Fifty-seven percent of companies offered health benefits to some or all of their employees in 2015, paying an annual average of $5,179 for individual coverage and more than double that amount for family coverage. With such high health insurance costs per employee, does it make sense for companies to continue to offer health coverage in an effort to attract and retain employees?
Reasons Not to Cover Health Insurance Costs
Expense is the primary reason that businesses refrain from offering health insurance. The cost of premiums continues to increase each year, straining companies and hitting small- and medium-sized businesses the hardest. Offering benefits costs companies the price of the coverage itself and the requisite administrative and compliance expenses. Additionally, a company’s mistake in providing benefits could trigger costly lawsuits or penalties.
With the passage of the Affordable Care Act, insurance companies can no longer deny coverage based on pre-existing conditions, and carriers cannot set rates based on health conditions. Consequently, employees are now less dependent on their employers for obtaining coverage.
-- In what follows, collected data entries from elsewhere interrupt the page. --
**src/rtl/reg_port_arbiter_if.sv**
```systemverilog
// Requester, response, clear-control and register-file pin bundle for reg_port_arbiter.
interface reg_port_arbiter_if #(
  parameter int W = 8,
  parameter int D = 3
);
  logic         Req0Valid, Req1Valid;
  logic         Req0Write, Req1Write;
  logic [D-1:0] Req0Addr, Req1Addr;
  logic [W-1:0] Req0Data, Req1Data;
  logic         Req0Ready, Req1Ready;
  logic         Rsp0Valid, Rsp1Valid;
  logic [W-1:0] RspData;
  logic         ClrStart;
  logic         ClrBusy;
  logic         ClrDone;
  logic         RfWriteEn;
  logic [D-1:0] RfWaddr;
  logic [W-1:0] RfDataIn;
  logic [D-1:0] RfRaddrA;
  logic [W-1:0] RfDataOutA;

  modport slave (
    input  Req0Valid, Req1Valid, Req0Write, Req1Write,
    input  Req0Addr, Req1Addr, Req0Data, Req1Data,
    output Req0Ready, Req1Ready, Rsp0Valid, Rsp1Valid, RspData,
    input  ClrStart,
    output ClrBusy, ClrDone,
    output RfWriteEn, RfWaddr, RfDataIn, RfRaddrA,
    input  RfDataOutA
  );

  modport master (
    output Req0Valid, Req1Valid, Req0Write, Req1Write,
    output Req0Addr, Req1Addr, Req0Data, Req1Data,
    input  Req0Ready, Req1Ready, Rsp0Valid, Rsp1Valid, RspData,
    output ClrStart,
    input  ClrBusy, ClrDone,
    input  RfWriteEn, RfWaddr, RfDataIn, RfRaddrA,
    output RfDataOutA
  );
endinterface

```
**src/rtl/reg_port_arbiter.sv**
```systemverilog
// Two-requester arbiter/sequencer for the register file write port and read port A, with a clear sequence.
// Define REGARB_FIXED_PRIO_EN for fixed priority (requester 0 always wins); default is round-robin.
module reg_port_arbiter #(
  parameter int W = 8,
  parameter int D = 3
) (
  input logic            Clk,
  input logic            Reset,
  reg_port_arbiter_if.slave bus
);

  typedef enum logic [0:0] {IDLE, CLEAR} state_t;

  localparam logic [D:0] CLR_END = {1'b1, {D{1'b0}}};

  state_t       state_q, state_d;
  logic [D:0]   clr_cnt_q, clr_cnt_d;
  logic         clr_done_q, clr_done_d;
  logic         iss_valid_q, iss_valid_d;
  logic         iss_write_q, iss_write_d;
  logic         iss_clr_q, iss_clr_d;
  logic         iss_id_q, iss_id_d;
  logic [D-1:0] iss_addr_q, iss_addr_d;
  logic [W-1:0] iss_data_q, iss_data_d;
  logic         rsp0_valid_q, rsp0_valid_d;
  logic         rsp1_valid_q, rsp1_valid_d;
  logic [W-1:0] rsp_data_q, rsp_data_d;
  logic         grant0, grant1;
  logic         prio0;

`ifdef REGARB_FIXED_PRIO_EN
  assign prio0 = 1'b1;
`else
  logic last_grant_q, last_grant_d;
  // Requester 0 wins a conflict exactly when requester 1 took the previous grant.
  assign prio0 = last_grant_q;
`endif

  always_comb begin
    state_d      = state_q;
    clr_cnt_d    = clr_cnt_q;
    clr_done_d   = 1'b0;
    iss_valid_d  = 1'b0;
    iss_write_d  = iss_write_q;
    iss_clr_d    = 1'b0;
    iss_id_d     = iss_id_q;
    iss_addr_d   = iss_addr_q;
    iss_data_d   = iss_data_q;
    rsp0_valid_d = 1'b0;
    rsp1_valid_d = 1'b0;
    rsp_data_d   = '0;
    grant0       = 1'b0;
    grant1       = 1'b0;
`ifndef REGARB_FIXED_PRIO_EN
    last_grant_d = last_grant_q;
`endif

    case (state_q)
      IDLE: begin
        if (bus.ClrStart) begin
          state_d     = CLEAR;
          iss_valid_d = 1'b1;
          iss_write_d = 1'b1;
          iss_clr_d   = 1'b1;
          iss_addr_d  = '0;
          iss_data_d  = '0;
          clr_cnt_d   = {{D{1'b0}}, 1'b1};
        end else if (!Reset) begin
          grant0 = bus.Req0Valid && (!bus.Req1Valid || prio0);
          grant1 = bus.Req1Valid && (!bus.Req0Valid || !prio0);
          if (grant0 || grant1) begin
            iss_valid_d  = 1'b1;
            iss_id_d     = grant1;
            iss_write_d  = grant1 ? bus.Req1Write : bus.Req0Write;
            iss_addr_d   = grant1 ? bus.Req1Addr  : bus.Req0Addr;
            iss_data_d   = grant1 ? bus.Req1Data  : bus.Req0Data;
`ifndef REGARB_FIXED_PRIO_EN
            last_grant_d = grant1;
`endif
          end
        end
      end
      CLEAR: begin
        // The counter runs one ahead of the issued address so reaching 2**D marks the last write in flight.
        if (clr_cnt_q == CLR_END) begin
          state_d    = IDLE;
          clr_done_d = 1'b1;
          clr_cnt_d  = '0;
        end else begin
          iss_valid_d = 1'b1;
          iss_write_d = 1'b1;
          iss_clr_d   = 1'b1;
          iss_addr_d  = clr_cnt_q[D-1:0];
          iss_data_d  = '0;
          clr_cnt_d   = clr_cnt_q + 1'b1;
        end
      end
      default: state_d = IDLE;
    endcase

    if (iss_valid_q && !iss_clr_q) begin
      rsp0_valid_d = !iss_id_q;
      rsp1_valid_d = iss_id_q;
      rsp_data_d   = iss_write_q ? '0 : bus.RfDataOutA;
    end
  end

  always_ff @(posedge Clk) begin
    if (Reset) begin
      state_q      <= IDLE;
      clr_cnt_q    <= '0;
      clr_done_q   <= 1'b0;
      iss_valid_q  <= 1'b0;
      iss_write_q  <= 1'b0;
      iss_clr_q    <= 1'b0;
      iss_id_q     <= 1'b0;
      iss_addr_q   <= '0;
      iss_data_q   <= '0;
      rsp0_valid_q <= 1'b0;
      rsp1_valid_q <= 1'b0;
      rsp_data_q   <= '0;
`ifndef REGARB_FIXED_PRIO_EN
      last_grant_q <= 1'b1;
`endif
    end else begin
      state_q      <= state_d;
      clr_cnt_q    <= clr_cnt_d;
      clr_done_q   <= clr_done_d;
      iss_valid_q  <= iss_valid_d;
      iss_write_q  <= iss_write_d;
      iss_clr_q    <= iss_clr_d;
      iss_id_q     <= iss_id_d;
      iss_addr_q   <= iss_addr_d;
      iss_data_q   <= iss_data_d;
      rsp0_valid_q <= rsp0_valid_d;
      rsp1_valid_q <= rsp1_valid_d;
      rsp_data_q   <= rsp_data_d;
`ifndef REGARB_FIXED_PRIO_EN
      last_grant_q <= last_grant_d;
`endif
    end
  end

  assign bus.Req0Ready = grant0;
  assign bus.Req1Ready = grant1;
  assign bus.Rsp0Valid = rsp0_valid_q;
  assign bus.Rsp1Valid = rsp1_valid_q;
  assign bus.RspData   = rsp_data_q;
  assign bus.ClrBusy   = (state_q == CLEAR);
  assign bus.ClrDone   = clr_done_q;
  assign bus.RfWriteEn = iss_valid_q && iss_write_q;
  assign bus.RfWaddr   = iss_addr_q;
  assign bus.RfRaddrA  = iss_addr_q;
  assign bus.RfDataIn  = iss_data_q;

endmodule

```
**src/flat_wrapper.sv**
```systemverilog
// flat-port wrapper written by rule: the top's interface ports become plain ports
module reg_port_arbiter_flat 
#(
  parameter int W = 8,
  parameter int D = 3
)
  (Clk, Reset, bus_Req0Valid, bus_Req1Valid, bus_Req0Write, bus_Req1Write, bus_Req0Addr, bus_Req1Addr, bus_Req0Data, bus_Req1Data, bus_Req0Ready, bus_Req1Ready, bus_Rsp0Valid, bus_Rsp1Valid, bus_RspData, bus_ClrStart, bus_ClrBusy, bus_ClrDone, bus_RfWriteEn, bus_RfWaddr, bus_RfDataIn, bus_RfRaddrA, bus_RfDataOutA);
  reg_port_arbiter_if #(.W(W), .D(D)) bus_i ();
  input logic Clk;
  input logic Reset;
  input wire logic [$bits(bus_i.Req0Valid)-1:0] bus_Req0Valid;
  input wire logic [$bits(bus_i.Req1Valid)-1:0] bus_Req1Valid;
  input wire logic [$bits(bus_i.Req0Write)-1:0] bus_Req0Write;
  input wire logic [$bits(bus_i.Req1Write)-1:0] bus_Req1Write;
  input wire logic [$bits(bus_i.Req0Addr)-1:0] bus_Req0Addr;
  input wire logic [$bits(bus_i.Req1Addr)-1:0] bus_Req1Addr;
  input wire logic [$bits(bus_i.Req0Data)-1:0] bus_Req0Data;
  input wire logic [$bits(bus_i.Req1Data)-1:0] bus_Req1Data;
  output wire logic [$bits(bus_i.Req0Ready)-1:0] bus_Req0Ready;
  output wire logic [$bits(bus_i.Req1Ready)-1:0] bus_Req1Ready;
  output wire logic [$bits(bus_i.Rsp0Valid)-1:0] bus_Rsp0Valid;
  output wire logic [$bits(bus_i.Rsp1Valid)-1:0] bus_Rsp1Valid;
  output wire logic [$bits(bus_i.RspData)-1:0] bus_RspData;
  input wire logic [$bits(bus_i.ClrStart)-1:0] bus_ClrStart;
  output wire logic [$bits(bus_i.ClrBusy)-1:0] bus_ClrBusy;
  output wire logic [$bits(bus_i.ClrDone)-1:0] bus_ClrDone;
  output wire logic [$bits(bus_i.RfWriteEn)-1:0] bus_RfWriteEn;
  output wire logic [$bits(bus_i.RfWaddr)-1:0] bus_RfWaddr;
  output wire logic [$bits(bus_i.RfDataIn)-1:0] bus_RfDataIn;
  output wire logic [$bits(bus_i.RfRaddrA)-1:0] bus_RfRaddrA;
  input wire logic [$bits(bus_i.RfDataOutA)-1:0] bus_RfDataOutA;
  assign bus_i.Req0Valid = bus_Req0Valid;
  assign bus_i.Req1Valid = bus_Req1Valid;
  assign bus_i.Req0Write = bus_Req0Write;
  assign bus_i.Req1Write = bus_Req1Write;
  assign bus_i.Req0Addr = bus_Req0Addr;
  assign bus_i.Req1Addr = bus_Req1Addr;
  assign bus_i.Req0Data = bus_Req0Data;
  assign bus_i.Req1Data = bus_Req1Data;
  assign bus_Req0Ready = bus_i.Req0Ready;
  assign bus_Req1Ready = bus_i.Req1Ready;
  assign bus_Rsp0Valid = bus_i.Rsp0Valid;
  assign bus_Rsp1Valid = bus_i.Rsp1Valid;
  assign bus_RspData = bus_i.RspData;
  assign bus_i.ClrStart = bus_ClrStart;
  assign bus_ClrBusy = bus_i.ClrBusy;
  assign bus_ClrDone = bus_i.ClrDone;
  assign bus_RfWriteEn = bus_i.RfWriteEn;
  assign bus_RfWaddr = bus_i.RfWaddr;
  assign bus_RfDataIn = bus_i.RfDataIn;
  assign bus_RfRaddrA = bus_i.RfRaddrA;
  assign bus_i.RfDataOutA = bus_RfDataOutA;
  reg_port_arbiter #(.W(W), .D(D)) u_core (.Clk(Clk), .Reset(Reset), .bus(bus_i));
endmodule
```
Also, federal subsidies are available for individuals purchasing individual coverage on the marketplace, but employees are rendered ineligible if their company offers adequate group coverage. In short, by offering group coverage, businesses can actually prevent qualified individuals from obtaining more affordable health insurance.
Reasons to Offer Health Benefits
Healthcare is a major expense. In addition to their share of the premium, employees must also pay a number of out-of-pocket costs, including co-pays, co-insurance, and ever-increasing deductibles.
Many Americans do not have a good handle on their finances and expect their companies to help, especially via employee benefits. MetLife’s 14th annual U.S. Employee Benefit Trends Study found that only 44 percent of employees feel like they are in control of their finances. Many—especially millennials—are convinced that businesses have a responsibility for the financial health of their workers.
Job seekers and employees alike expect health benefits to form a part of their overall compensation package, so not offering health coverage will hurt a company’s competitiveness in recruiting and retaining employees. Five years ago, 49 percent of employees believed their employer should help stabilize their finances by providing benefits. At the time of MetLife’s most recent study, this number had grown to 62 percent.
Aside from the expectations of job seekers and employees, the fact is, healthy workers are more efficient. Preventive healthcare will help ensure that your employees will get sick less often, take fewer days off to care for ill family members, and be more productive at work.
Alternatives to Group Coverage
One alternative to group coverage is providing an allowance to employees, so they can buy their own insurance plan on the marketplace. Health insurance benefits comprise a fairly significant portion of an employee’s salary. According to a March 2016 study by the U.S. Bureau of Labor, the average cost for health insurance benefits in private industry is $2.44 per hour worked, accounting for 7.6 percent of total compensation. Instead of lowering wages to account for group coverage costs, businesses could contribute a set amount so that employees could purchase their own individual healthcare plan. Depending on employees’ salaries, this may be a more affordable option for many who are eligible for federal subsidies.
Given the current employee-driven market, high costs of health insurance, and workers’ expectations that companies provide benefits, it seems prudent for a business that wants to remain competitive to help employees with their health insurance costs. To do so, however, requires a nuanced discussion. Since health coverage is such a high percentage of an employee’s pay, it may make sense for companies to consider providing allowances, so employees can purchase their own coverage. This would allow them the freedom to choose a plan that is affordable and fits their health situation.